### TASK ITEM
All lines in the records that carry the string "layout" are to be shown.

(Dataset items)
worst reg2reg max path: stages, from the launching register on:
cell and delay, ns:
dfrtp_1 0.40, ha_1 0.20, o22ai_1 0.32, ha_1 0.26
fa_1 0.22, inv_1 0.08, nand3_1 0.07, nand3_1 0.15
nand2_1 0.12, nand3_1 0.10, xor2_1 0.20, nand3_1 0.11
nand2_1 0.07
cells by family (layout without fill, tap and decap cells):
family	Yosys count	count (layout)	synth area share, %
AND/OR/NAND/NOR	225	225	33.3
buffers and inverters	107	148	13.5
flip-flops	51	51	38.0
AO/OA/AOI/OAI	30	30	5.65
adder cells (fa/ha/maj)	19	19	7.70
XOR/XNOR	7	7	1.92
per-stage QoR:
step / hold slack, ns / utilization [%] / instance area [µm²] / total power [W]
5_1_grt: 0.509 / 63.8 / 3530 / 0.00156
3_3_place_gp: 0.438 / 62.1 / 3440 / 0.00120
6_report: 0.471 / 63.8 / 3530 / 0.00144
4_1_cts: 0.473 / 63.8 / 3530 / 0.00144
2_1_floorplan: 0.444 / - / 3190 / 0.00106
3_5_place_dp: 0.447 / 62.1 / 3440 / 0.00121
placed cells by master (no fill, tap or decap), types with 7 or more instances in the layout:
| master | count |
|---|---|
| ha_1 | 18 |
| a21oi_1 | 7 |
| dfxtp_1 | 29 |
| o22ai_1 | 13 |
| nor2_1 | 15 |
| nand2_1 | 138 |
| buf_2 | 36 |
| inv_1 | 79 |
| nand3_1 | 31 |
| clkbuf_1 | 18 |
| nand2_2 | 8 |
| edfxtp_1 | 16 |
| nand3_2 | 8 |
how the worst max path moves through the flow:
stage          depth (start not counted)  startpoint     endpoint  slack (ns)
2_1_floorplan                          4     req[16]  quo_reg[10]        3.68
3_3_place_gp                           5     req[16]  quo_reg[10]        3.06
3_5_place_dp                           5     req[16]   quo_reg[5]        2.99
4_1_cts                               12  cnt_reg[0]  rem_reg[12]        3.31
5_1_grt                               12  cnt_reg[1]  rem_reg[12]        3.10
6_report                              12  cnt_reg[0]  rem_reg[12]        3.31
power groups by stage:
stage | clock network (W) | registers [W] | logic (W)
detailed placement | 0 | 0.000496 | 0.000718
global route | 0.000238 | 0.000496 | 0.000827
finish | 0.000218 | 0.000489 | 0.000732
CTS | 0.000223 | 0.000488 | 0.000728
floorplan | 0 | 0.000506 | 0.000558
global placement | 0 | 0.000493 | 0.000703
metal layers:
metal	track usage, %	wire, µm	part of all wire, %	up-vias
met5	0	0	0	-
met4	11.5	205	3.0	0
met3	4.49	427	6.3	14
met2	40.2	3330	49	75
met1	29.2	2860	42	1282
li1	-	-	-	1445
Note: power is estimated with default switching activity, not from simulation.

### ANSWER SECTION
cells by family (layout without fill, tap and decap cells):
family	Yosys count	count (layout)	synth area share, %
placed cells by master (no fill, tap or decap), types with 7 or more instances in the layout:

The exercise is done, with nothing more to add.